Thu, 11/19/2015 - 8:56am
Bevin Fletcher, Associate Editor

Lyophilization, also known as freeze-drying, is a critical technology for the food industry, pharmaceuticals and biotech. However, the process, which removes water from products at low temperatures and low pressure, is expensive, time-consuming and has remained unchanged for the last 50 years.

Now, Elizabeth Topp, the head of Purdue’s Department of Industrial and Physical Pharmacy and Alina Alexeenko, Associate Professor of Aeronautics and Astronautics, are coming together to lead a consortium that will address top priorities facing the technology. The consortium, LyoHUB, includes equipment manufacturers, the Food and Drug Administration (FDA) and end users, who each bring a unique perspective to both the challenges and opportunities lyophilization poses.

Different industries, same need
Lyophilization is important for products that are sensitive to heat but whose integrity would be lost by heating them. For example, the food industry uses the process to produce the dried fruit found in cereal.

“You can imagine if you tried to dry the strawberry by cooking it or essentially boiling it to get the water off,” Topp told Laboratory Equipment. “You’re going to destroy a lot of the flavor components of the strawberry because they’re going to be ruined by the higher temperatures.”

The same thing is true of pharmaceuticals, such as vaccines, where the molecule would be destroyed by heat. Instead of heating, lyophilization freezes the material but does so in a low-temperature, low-pressure environment, where water is pushed directly into the vapor phase, removed from the material by sublimation, and collects on condenser coils. Through this process, food and pharmaceuticals can be essentially desiccated, without using high temperatures. Lyophilization is increasingly becoming important for the biotech industry as well, Topp said, as recombinant protein drugs are a big part of the market, and more and more people are looking at using tissues and cells as therapeutic agents—materials that would be destroyed by heating.

Alexeenko’s background is in the area of rocket propulsion/space science.
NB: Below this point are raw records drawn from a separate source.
==> design/flow/config.mk <==
export PLATFORM = sky130hd
export DESIGN_NAME = adder
export DESIGN_NICKNAME = adder
export VERILOG_FILES = /design/flow/design.v
export SDC_FILE = /design/flow/constraint.sdc
export NUM_CORES = 4
export LEC_CHECK = 1
export CORE_UTILIZATION = 30
==> design/flow/constraint.sdc <==
current_design adder

set clk_period 8.0
set clk_io_pct 0.2

create_clock -name clk0 -period $clk_period [get_ports {clk}]

set non_clock_inputs [all_inputs -no_clocks]
set_input_delay [expr $clk_period * $clk_io_pct] -clock clk0 $non_clock_inputs
set_output_delay [expr $clk_period * $clk_io_pct] -clock clk0 [all_outputs]
## flow/design.v

```verilog
module RTS_Controller #(
    parameter ShiftSize = 45,
    parameter numOfTstCycl = 45
) (
    input  clk,
    input  rstIn,
    output reg NbarT, rstOut, PRPG_En,
    output reg SRSG_En, SISA_En, MISR_En,
    output reg done
);
    reg [2:0] present_state, next_state;
    reg [10:0] shtCount;  
    reg shtCount_Rst, shtCount_En;
    reg [10:0] testVectorCount;  
    reg testCount_Rst, testCount_En;
    always @(posedge clk or posedge rstIn) begin
        if (rstIn)
            present_state <= 3'b000;
        else
            present_state <= next_state;
    end
    always @(present_state or shtCount) begin : Combinatorial
        NbarT = 1'b0;
        rstOut = 1'b0;
        MISR_En = 1'b0;
        PRPG_En = 1'b0;
        SRSG_En = 1'b0;
        done = 1'b0;
        SISA_En = 1'b0;
        shtCount_Rst = 1'b0;
        shtCount_En = 1'b0;
        testCount_Rst = 1'b0;
        testCount_En = 1'b0;
        case (present_state)
            3'b000 : begin
                next_state = 3'b001;
                rstOut = 1'b1;
                NbarT = 1'b1;
                testCount_Rst = 1'b1;
            end
            3'b001 : begin
                next_state = 3'b010;
                PRPG_En = 1'b1;
                shtCount_Rst = 1'b1;
            end
            3'b010 : begin
                next_state = (shtCount < ShiftSize - 1) ? 3'b010 : 3'b011;
                shtCount_En = 1'b1;
                SRSG_En = 1'b1;
                SISA_En = 1'b1;
                NbarT = 1'b1;
            end
            3'b011 : begin
                next_state = 3'b100;
                NbarT = 1'b0;
            end
            3'b100 : begin
                next_state = (testVectorCount < numOfTstCycl - 1) ? 3'b001 : 3'b101;
                testCount_En = 1'b1;
                MISR_En = 1'b1;
            end
            3'b101 : begin
                next_state = 3'b101;
                done = 1'b1;
            end
            default : next_state = 3'b000;
        endcase
    end
    always @(posedge clk) begin
        if (shtCount_Rst)
            shtCount <= 0;
        else if (shtCount_En)
            shtCount <= shtCount + 1;
    end
    always @(posedge clk) begin
        if (testCount_Rst)
            testVectorCount <= 0;
        else if (testCount_En)
            testVectorCount <= testVectorCount + 1;
    end
endmodule
```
At first it may seem like an unusual pairing—an aerospace engineer working on a process for foods and pharmaceuticals—but surprisingly, the conditions found inside a lyophilizer are similar to those in outer space.

“That flow of vapor that’s happening at low temperature and low pressure is happening in exactly the same regimes that are considered for rocket propulsion in outer space,” Topp said.

In that sense, Alexeenko likes to say that lyophilization is rocket science.

Why focus on lyophilization?
Being such a complex process, why focus on lyophilization and not some other unit operation? For one, there are many aspects that can be improved.

“Lyophilization is what we call a fill-finish operation,” said Topp. “So it’s the last operation that many products see before they’re packaged and shipped out the door. It’s also one of the most time-consuming and energy-inefficient processes that pharmaceutical manufacturing encounters.”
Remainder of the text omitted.